[Dataset records — start]

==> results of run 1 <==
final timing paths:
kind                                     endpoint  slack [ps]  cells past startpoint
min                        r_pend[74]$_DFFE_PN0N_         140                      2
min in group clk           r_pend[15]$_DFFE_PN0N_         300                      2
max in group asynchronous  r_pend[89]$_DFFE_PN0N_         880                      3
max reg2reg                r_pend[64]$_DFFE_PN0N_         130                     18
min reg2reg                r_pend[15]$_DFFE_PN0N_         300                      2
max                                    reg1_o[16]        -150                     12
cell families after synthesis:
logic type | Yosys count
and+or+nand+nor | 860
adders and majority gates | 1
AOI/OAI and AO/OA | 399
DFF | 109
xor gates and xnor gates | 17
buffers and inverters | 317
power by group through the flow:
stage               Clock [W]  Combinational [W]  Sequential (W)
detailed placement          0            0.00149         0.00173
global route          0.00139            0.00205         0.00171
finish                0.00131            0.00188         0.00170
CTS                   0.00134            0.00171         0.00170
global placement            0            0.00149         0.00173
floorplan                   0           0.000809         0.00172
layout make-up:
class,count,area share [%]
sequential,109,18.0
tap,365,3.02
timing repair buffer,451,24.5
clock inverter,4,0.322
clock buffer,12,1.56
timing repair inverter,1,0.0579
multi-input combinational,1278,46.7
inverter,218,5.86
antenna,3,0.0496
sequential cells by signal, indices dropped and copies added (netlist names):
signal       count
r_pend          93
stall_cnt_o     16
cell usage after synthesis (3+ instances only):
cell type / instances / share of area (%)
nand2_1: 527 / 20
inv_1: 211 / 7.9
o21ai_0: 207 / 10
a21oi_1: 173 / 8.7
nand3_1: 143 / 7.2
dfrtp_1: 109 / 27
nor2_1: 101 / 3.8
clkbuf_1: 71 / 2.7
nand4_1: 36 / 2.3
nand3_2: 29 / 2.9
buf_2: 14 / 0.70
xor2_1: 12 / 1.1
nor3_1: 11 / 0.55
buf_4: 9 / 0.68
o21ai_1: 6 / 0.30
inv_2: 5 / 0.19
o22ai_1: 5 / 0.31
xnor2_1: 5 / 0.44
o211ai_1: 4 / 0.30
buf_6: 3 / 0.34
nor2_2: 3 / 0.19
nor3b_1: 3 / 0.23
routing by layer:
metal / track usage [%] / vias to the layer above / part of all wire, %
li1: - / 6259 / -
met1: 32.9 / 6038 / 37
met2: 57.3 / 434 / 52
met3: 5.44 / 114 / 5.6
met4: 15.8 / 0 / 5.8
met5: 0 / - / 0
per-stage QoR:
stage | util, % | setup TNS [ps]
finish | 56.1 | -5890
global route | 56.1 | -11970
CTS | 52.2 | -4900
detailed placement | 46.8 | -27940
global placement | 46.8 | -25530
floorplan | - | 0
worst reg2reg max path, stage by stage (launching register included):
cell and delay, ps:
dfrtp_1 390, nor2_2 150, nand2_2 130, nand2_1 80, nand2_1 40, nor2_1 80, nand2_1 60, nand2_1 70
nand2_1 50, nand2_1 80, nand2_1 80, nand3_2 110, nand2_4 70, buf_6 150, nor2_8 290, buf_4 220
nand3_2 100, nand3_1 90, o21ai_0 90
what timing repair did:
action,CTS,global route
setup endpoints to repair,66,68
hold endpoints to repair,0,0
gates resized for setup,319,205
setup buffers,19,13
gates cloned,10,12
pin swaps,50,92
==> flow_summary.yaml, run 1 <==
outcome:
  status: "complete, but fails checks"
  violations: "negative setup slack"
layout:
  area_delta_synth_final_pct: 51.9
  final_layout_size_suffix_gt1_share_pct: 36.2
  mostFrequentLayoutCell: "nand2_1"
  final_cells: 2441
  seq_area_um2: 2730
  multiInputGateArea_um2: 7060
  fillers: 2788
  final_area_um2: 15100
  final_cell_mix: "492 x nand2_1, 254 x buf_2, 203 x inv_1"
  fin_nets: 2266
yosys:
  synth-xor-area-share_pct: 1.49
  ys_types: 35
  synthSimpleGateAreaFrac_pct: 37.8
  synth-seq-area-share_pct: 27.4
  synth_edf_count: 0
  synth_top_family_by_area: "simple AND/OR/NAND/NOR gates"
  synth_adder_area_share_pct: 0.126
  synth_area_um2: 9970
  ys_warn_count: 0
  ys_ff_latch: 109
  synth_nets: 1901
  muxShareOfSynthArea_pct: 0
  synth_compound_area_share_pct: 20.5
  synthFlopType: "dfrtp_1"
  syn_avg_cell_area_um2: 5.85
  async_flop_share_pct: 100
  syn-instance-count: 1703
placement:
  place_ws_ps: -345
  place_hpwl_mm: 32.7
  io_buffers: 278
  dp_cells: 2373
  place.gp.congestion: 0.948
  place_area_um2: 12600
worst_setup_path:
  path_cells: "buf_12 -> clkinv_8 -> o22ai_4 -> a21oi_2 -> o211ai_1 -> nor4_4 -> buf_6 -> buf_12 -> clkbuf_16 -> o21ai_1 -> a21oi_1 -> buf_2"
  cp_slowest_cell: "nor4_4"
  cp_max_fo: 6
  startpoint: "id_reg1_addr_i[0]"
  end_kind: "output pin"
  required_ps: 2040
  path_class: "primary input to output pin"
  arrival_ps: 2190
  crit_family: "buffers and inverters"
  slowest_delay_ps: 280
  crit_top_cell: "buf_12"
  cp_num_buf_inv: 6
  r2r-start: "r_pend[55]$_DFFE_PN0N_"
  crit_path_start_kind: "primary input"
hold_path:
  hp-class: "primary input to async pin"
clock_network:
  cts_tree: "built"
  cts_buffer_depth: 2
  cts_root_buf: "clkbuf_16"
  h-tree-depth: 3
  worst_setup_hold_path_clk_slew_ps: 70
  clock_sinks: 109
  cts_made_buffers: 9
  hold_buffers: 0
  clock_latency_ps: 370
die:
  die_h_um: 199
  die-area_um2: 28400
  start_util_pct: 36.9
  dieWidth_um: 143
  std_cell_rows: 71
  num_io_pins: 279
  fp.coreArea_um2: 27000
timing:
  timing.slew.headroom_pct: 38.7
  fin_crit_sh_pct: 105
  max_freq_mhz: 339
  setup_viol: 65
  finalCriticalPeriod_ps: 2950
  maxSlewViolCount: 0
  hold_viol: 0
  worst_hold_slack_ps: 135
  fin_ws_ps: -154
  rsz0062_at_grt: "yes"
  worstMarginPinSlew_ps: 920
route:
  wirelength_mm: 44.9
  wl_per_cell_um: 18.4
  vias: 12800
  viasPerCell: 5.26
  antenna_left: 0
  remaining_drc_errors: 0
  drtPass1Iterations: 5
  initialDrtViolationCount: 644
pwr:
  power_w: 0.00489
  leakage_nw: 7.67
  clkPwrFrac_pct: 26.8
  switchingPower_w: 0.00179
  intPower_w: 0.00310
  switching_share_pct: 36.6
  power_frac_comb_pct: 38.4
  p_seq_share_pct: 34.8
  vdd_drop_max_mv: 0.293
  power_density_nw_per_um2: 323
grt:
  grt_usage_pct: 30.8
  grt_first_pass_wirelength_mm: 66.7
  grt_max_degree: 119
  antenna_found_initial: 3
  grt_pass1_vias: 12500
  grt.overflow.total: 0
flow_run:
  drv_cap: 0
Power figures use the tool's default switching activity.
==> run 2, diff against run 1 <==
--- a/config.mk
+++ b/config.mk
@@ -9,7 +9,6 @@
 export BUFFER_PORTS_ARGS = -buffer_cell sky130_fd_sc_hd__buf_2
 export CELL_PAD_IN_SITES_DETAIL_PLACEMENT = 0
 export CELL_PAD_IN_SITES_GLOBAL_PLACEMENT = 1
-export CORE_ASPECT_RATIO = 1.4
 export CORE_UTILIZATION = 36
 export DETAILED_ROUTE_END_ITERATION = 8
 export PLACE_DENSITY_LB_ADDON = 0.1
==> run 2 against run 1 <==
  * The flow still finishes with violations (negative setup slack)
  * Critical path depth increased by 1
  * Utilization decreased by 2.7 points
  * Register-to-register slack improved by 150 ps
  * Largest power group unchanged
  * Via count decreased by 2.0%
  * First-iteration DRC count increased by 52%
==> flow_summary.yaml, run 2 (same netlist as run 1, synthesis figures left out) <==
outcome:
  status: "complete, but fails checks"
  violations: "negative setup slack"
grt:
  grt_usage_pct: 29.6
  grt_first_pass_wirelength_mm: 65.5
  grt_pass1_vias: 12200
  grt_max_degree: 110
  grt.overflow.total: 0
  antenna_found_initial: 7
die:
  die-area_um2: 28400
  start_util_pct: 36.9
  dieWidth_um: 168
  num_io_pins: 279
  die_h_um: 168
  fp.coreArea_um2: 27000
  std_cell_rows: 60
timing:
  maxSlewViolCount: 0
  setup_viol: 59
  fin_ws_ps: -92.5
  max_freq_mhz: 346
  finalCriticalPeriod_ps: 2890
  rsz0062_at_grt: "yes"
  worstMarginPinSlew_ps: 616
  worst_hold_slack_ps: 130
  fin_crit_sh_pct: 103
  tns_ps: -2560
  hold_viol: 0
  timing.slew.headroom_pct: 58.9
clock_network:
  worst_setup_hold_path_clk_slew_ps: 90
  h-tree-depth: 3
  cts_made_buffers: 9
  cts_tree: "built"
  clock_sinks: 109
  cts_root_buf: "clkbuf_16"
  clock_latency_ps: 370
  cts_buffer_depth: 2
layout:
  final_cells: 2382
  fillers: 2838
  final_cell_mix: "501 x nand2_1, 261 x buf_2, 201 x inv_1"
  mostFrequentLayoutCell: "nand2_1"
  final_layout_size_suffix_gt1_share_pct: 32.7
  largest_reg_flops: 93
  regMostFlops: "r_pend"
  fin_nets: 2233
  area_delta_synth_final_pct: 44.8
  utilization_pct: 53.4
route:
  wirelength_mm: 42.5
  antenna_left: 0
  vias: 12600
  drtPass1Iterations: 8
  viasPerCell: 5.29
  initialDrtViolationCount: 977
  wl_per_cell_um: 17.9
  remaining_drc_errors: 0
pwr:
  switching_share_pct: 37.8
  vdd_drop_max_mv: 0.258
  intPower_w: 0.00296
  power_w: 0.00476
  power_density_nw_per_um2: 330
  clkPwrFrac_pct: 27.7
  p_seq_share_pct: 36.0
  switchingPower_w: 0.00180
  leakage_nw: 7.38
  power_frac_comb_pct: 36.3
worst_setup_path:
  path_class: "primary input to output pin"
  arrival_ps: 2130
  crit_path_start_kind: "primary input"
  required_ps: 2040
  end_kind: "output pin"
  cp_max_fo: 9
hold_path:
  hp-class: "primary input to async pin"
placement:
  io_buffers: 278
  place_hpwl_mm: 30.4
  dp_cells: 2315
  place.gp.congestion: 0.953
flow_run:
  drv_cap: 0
### src/rtl/wb_port_arbiter.sv
`default_nettype none
// ============================================================================
// Module      : wb_port_arbiter
// Description : Shares the single register-file write port between the
//               in-order writeback stage and the out-of-order MDU.  MDU
//               results are buffered in a small FIFO.  A fixed-priority
//               arbiter favours the pipeline, and an anti-starvation counter
//               forces the FIFO head through after STARVE_MAX lost cycles.
//               The register-file write port is registered.
//
// Ports       :
//   clk        - clock, all state on the rising edge
//   reset_n    - asynchronous active-low reset
//   pipe_valid - writeback stage has a register write this cycle
//   pipe_rd    - writeback destination register
//   pipe_data  - writeback value
//   pipe_ready - writeback accepted this cycle (pipeline stalls when low)
//   mdu_valid  - MDU result available
//   mdu_rd     - MDU destination register
//   mdu_data   - MDU result
//   mdu_ready  - FIFO can accept an MDU result
//   rf_we      - register-file write enable (registered)
//   rf_waddr   - register-file write address (registered)
//   rf_wdata   - register-file write data (registered)
//   fifo_count - current FIFO occupancy, for hazard logic
//
// Revision    : 1.0 - initial release
// ============================================================================
module wb_port_arbiter #(
    parameter int XLEN       = 64,
    parameter int REG_W      = 5,
    parameter int FIFO_DEPTH = 2,
    parameter int STARVE_MAX = 4
) (
    input  logic                          clk,
    input  logic                          reset_n,

    input  logic                          pipe_valid,
    input  logic [REG_W-1:0]              pipe_rd,
    input  logic [XLEN-1:0]               pipe_data,
    output logic                          pipe_ready,

    input  logic                          mdu_valid,
    input  logic [REG_W-1:0]              mdu_rd,
    input  logic [XLEN-1:0]               mdu_data,
    output logic                          mdu_ready,

    output logic                          rf_we,
    output logic [REG_W-1:0]              rf_waddr,
    output logic [XLEN-1:0]               rf_wdata,

    output logic [$clog2(FIFO_DEPTH):0]   fifo_count
);

    localparam int c_ptr_w = $clog2(FIFO_DEPTH);
    localparam int c_cnt_w = c_ptr_w + 1;
    localparam int c_stv_w = $clog2(STARVE_MAX + 1);

    localparam logic [c_cnt_w-1:0] c_depth      = c_cnt_w'(FIFO_DEPTH);
    localparam logic [c_cnt_w-1:0] c_cnt_one    = c_cnt_w'(1);
    localparam logic [c_ptr_w-1:0] c_ptr_one    = c_ptr_w'(1);
    localparam logic [c_stv_w-1:0] c_starve_max = c_stv_w'(STARVE_MAX);
    localparam logic [c_stv_w-1:0] c_stv_one    = c_stv_w'(1);

    // ------------------------------------------------------------------------
    // State
    // ------------------------------------------------------------------------
    logic [REG_W-1:0]   r_rd_mem   [FIFO_DEPTH];
    logic [XLEN-1:0]    r_data_mem [FIFO_DEPTH];
    logic [c_ptr_w-1:0] r_head;
    logic [c_ptr_w-1:0] r_tail;
    logic [c_cnt_w-1:0] r_count;
    logic [c_stv_w-1:0] r_starve;

    // ------------------------------------------------------------------------
    // Combinational arbitration
    // ------------------------------------------------------------------------
    logic               w_empty;
    logic               w_full;
    logic               w_force;
    logic               w_fifo_grant;
    logic               w_pipe_grant;
    logic               w_grant;
    logic               w_enq;
    logic               w_deq;
    logic [REG_W-1:0]   w_sel_rd;
    logic [XLEN-1:0]    w_sel_data;

    assign w_empty = (r_count == '0);
    assign w_full  = (r_count == c_depth);

    // Forcing depends only on registered state, so pipe_ready never has a
    // combinational path from pipe_valid.
    assign w_force      = !w_empty && (r_starve == c_starve_max);
    assign w_fifo_grant = !w_empty && (!pipe_valid || w_force);
    assign w_pipe_grant = pipe_valid && !w_force;
    assign w_grant      = w_fifo_grant || w_pipe_grant;

    assign pipe_ready = !w_force;
    // No same-cycle dequeue bypass: a full FIFO refuses even if it pops now.
    assign mdu_ready  = !w_full;

    assign w_enq = mdu_valid && !w_full;
    assign w_deq = w_fifo_grant;

    // Grants are mutually exclusive, so the FIFO grant alone steers the mux.
    assign w_sel_rd   = w_fifo_grant ? r_rd_mem[r_head]   : pipe_rd;
    assign w_sel_data = w_fifo_grant ? r_data_mem[r_head] : pipe_data;

    assign fifo_count = r_count;

    // ------------------------------------------------------------------------
    // FIFO storage: no reset needed, validity is tracked by the pointers
    // ------------------------------------------------------------------------
    always_ff @(posedge clk) begin
        if (w_enq) begin
            r_rd_mem[r_tail]   <= mdu_rd;
            r_data_mem[r_tail] <= mdu_data;
        end
    end

    // ------------------------------------------------------------------------
    // FIFO pointers and occupancy (depth is a power of two, so the pointer
    // increment wraps naturally)
    // ------------------------------------------------------------------------
    always_ff @(posedge clk or negedge reset_n) begin
        if (!reset_n) begin
            r_head  <= '0;
            r_tail  <= '0;
            r_count <= '0;
        end else begin
            if (w_enq) begin
                r_tail <= r_tail + c_ptr_one;
            end
            if (w_deq) begin
                r_head <= r_head + c_ptr_one;
            end
            if (w_enq && !w_deq) begin
                r_count <= r_count + c_cnt_one;
            end else if (!w_enq && w_deq) begin
                r_count <= r_count - c_cnt_one;
            end
        end
    end

    // ------------------------------------------------------------------------
    // Starvation counter: counts cycles the waiting FIFO head loses to the
    // pipeline, saturating at STARVE_MAX; any FIFO win or empty FIFO clears it.
    // ------------------------------------------------------------------------
    always_ff @(posedge clk or negedge reset_n) begin
        if (!reset_n) begin
            r_starve <= '0;
        end else if (w_empty || w_fifo_grant) begin
            r_starve <= '0;
        end else if (w_pipe_grant && (r_starve != c_starve_max)) begin
            r_starve <= r_starve + c_stv_one;
        end
    end

    // ------------------------------------------------------------------------
    // Registered register-file write port.  Writes to x0 complete their
    // handshake but never raise rf_we.  Address and data hold when idle.
    // ------------------------------------------------------------------------
    always_ff @(posedge clk or negedge reset_n) begin
        if (!reset_n) begin
            rf_we    <= 1'b0;
            rf_waddr <= '0;
            rf_wdata <= '0;
        end else begin
            rf_we <= w_grant && (w_sel_rd != '0);
            if (w_grant) begin
                rf_waddr <= w_sel_rd;
                rf_wdata <= w_sel_data;
            end
        end
    end

endmodule
`default_nettype wire
--- src/rtl/dffram_wb_port.sv ---
// dffram_wb_port: Wishbone-classic responder driving one DFFRAM macro port.
// Each bus access is turned into a single-cycle RAM strobe. A registered
// acknowledge follows one cycle later, with read data taken from ram_do.
// Optional feature: define DFFRAM_WB_ZEROIZE_EN to zero-fill the whole array
// after reset. busy_o stays high until the fill completes.
module dffram_wb_port #(
  parameter int AW = 8
) (
  input  logic          CLK,
  input  logic          RST,
  input  logic          wb_cyc_i,
  input  logic          wb_stb_i,
  input  logic          wb_we_i,
  input  logic [3:0]    wb_sel_i,
  input  logic [AW+1:0] wb_adr_i,
  input  logic [31:0]   wb_dat_i,
  output logic [31:0]   wb_dat_o,
  output logic          wb_ack_o,
  output logic          busy_o,
  output logic          ram_en,
  output logic [3:0]    ram_we,
  output logic [AW-1:0] ram_a,
  output logic [31:0]   ram_di,
  input  logic [31:0]   ram_do
);

`ifdef DFFRAM_WB_ZEROIZE_EN
  typedef enum logic [1:0] {
    ST_INIT = 2'd0,
    ST_ZERO = 2'd1,
    ST_IDLE = 2'd2,
    ST_ACK  = 2'd3
  } state_t;
`else
  typedef enum logic [1:0] {
    ST_INIT = 2'd0,
    ST_IDLE = 2'd2,
    ST_ACK  = 2'd3
  } state_t;
`endif

  state_t state_r;
  state_t next_state_s;
  logic   we_r;
  logic   req_s;
  logic   unused_adr_s;

  // The byte offset within a word is not used by a word-wide RAM port.
  assign unused_adr_s = ^wb_adr_i[1:0];
  assign req_s        = wb_cyc_i & wb_stb_i;

  // State register; reset parks the FSM in INIT.
  always_ff @(posedge CLK or posedge RST) begin
    if (RST) begin
      state_r <= ST_INIT;
    end else begin
      state_r <= next_state_s;
    end
  end

  // Remember the direction of the accepted access for the ACK cycle.
  always_ff @(posedge CLK or posedge RST) begin
    if (RST) begin
      we_r <= 1'b0;
    end else if ((state_r == ST_IDLE) && req_s) begin
      we_r <= wb_we_i;
    end else begin
      we_r <= we_r;
    end
  end

`ifdef DFFRAM_WB_ZEROIZE_EN
  logic [AW-1:0] cnt_r;
  logic          last_s;

  assign last_s = (cnt_r == {AW{1'b1}});

  // Fill word counter; it advances only while zero-filling and restarts on reset.
  always_ff @(posedge CLK or posedge RST) begin
    if (RST) begin
      cnt_r <= {AW{1'b0}};
    end else if (state_r == ST_ZERO) begin
      cnt_r <= cnt_r + {{(AW-1){1'b0}}, 1'b1};
    end else begin
      cnt_r <= {AW{1'b0}};
    end
  end
`endif

  // Next-state decode and all port outputs; the RAM port idles at zero.
  always_comb begin
    next_state_s = state_r;
    ram_en       = 1'b0;
    ram_we       = 4'h0;
    ram_a        = {AW{1'b0}};
    ram_di       = 32'h0000_0000;
    wb_ack_o     = 1'b0;
    wb_dat_o     = 32'h0000_0000;
    busy_o       = 1'b0;
    case (state_r)
      ST_INIT: begin
`ifdef DFFRAM_WB_ZEROIZE_EN
        busy_o       = 1'b1;
        next_state_s = ST_ZERO;
`else
        next_state_s = ST_IDLE;
`endif
      end
`ifdef DFFRAM_WB_ZEROIZE_EN
      ST_ZERO: begin
        busy_o = 1'b1;
        ram_en = 1'b1;
        ram_we = 4'hF;
        ram_a  = cnt_r;
        ram_di = 32'h0000_0000;
        if (last_s) begin
          next_state_s = ST_IDLE;
        end else begin
          next_state_s = ST_ZERO;
        end
      end
`endif
      ST_IDLE: begin
        if (req_s) begin
          ram_en       = 1'b1;
          ram_we       = wb_we_i ? wb_sel_i : 4'h0;
          ram_a        = wb_adr_i[AW+1:2];
          ram_di       = wb_dat_i;
          next_state_s = ST_ACK;
        end else begin
          next_state_s = ST_IDLE;
        end
      end
      ST_ACK: begin
        wb_ack_o = 1'b1;
        if (!we_r) begin
          wb_dat_o = ram_do;
        end else begin
          wb_dat_o = 32'h0000_0000;
        end
        next_state_s = ST_IDLE;
      end
      default: begin
        next_state_s = ST_INIT;
      end
    endcase
  end

endmodule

[Dataset records — finish]

Work to be completed:
Word for word, restate the lines above from the line containing "dp_cells: 2373" through the line containing "grt_usage_pct: 30.8", with both included and nothing else.

Problem solution:
  dp_cells: 2373
  place.gp.congestion: 0.948
  place_area_um2: 12600
worst_setup_path:
  path_cells: "buf_12 -> clkinv_8 -> o22ai_4 -> a21oi_2 -> o211ai_1 -> nor4_4 -> buf_6 -> buf_12 -> clkbuf_16 -> o21ai_1 -> a21oi_1 -> buf_2"
  cp_slowest_cell: "nor4_4"
  cp_max_fo: 6
  startpoint: "id_reg1_addr_i[0]"
  end_kind: "output pin"
  required_ps: 2040
  path_class: "primary input to output pin"
  arrival_ps: 2190
  crit_family: "buffers and inverters"
  slowest_delay_ps: 280
  crit_top_cell: "buf_12"
  cp_num_buf_inv: 6
  r2r-start: "r_pend[55]$_DFFE_PN0N_"
  crit_path_start_kind: "primary input"
hold_path:
  hp-class: "primary input to async pin"
clock_network:
  cts_tree: "built"
  cts_buffer_depth: 2
  cts_root_buf: "clkbuf_16"
  h-tree-depth: 3
  worst_setup_hold_path_clk_slew_ps: 70
  clock_sinks: 109
  cts_made_buffers: 9
  hold_buffers: 0
  clock_latency_ps: 370
die:
  die_h_um: 199
  die-area_um2: 28400
  start_util_pct: 36.9
  dieWidth_um: 143
  std_cell_rows: 71
  num_io_pins: 279
  fp.coreArea_um2: 27000
timing:
  timing.slew.headroom_pct: 38.7
  fin_crit_sh_pct: 105
  max_freq_mhz: 339
  setup_viol: 65
  finalCriticalPeriod_ps: 2950
  maxSlewViolCount: 0
  hold_viol: 0
  worst_hold_slack_ps: 135
  fin_ws_ps: -154
  rsz0062_at_grt: "yes"
  worstMarginPinSlew_ps: 920
route:
  wirelength_mm: 44.9
  wl_per_cell_um: 18.4
  vias: 12800
  viasPerCell: 5.26
  antenna_left: 0
  remaining_drc_errors: 0
  drtPass1Iterations: 5
  initialDrtViolationCount: 644
pwr:
  power_w: 0.00489
  leakage_nw: 7.67
  clkPwrFrac_pct: 26.8
  switchingPower_w: 0.00179
  intPower_w: 0.00310
  switching_share_pct: 36.6
  power_frac_comb_pct: 38.4
  p_seq_share_pct: 34.8
  vdd_drop_max_mv: 0.293
  power_density_nw_per_um2: 323
grt:
  grt_usage_pct: 30.8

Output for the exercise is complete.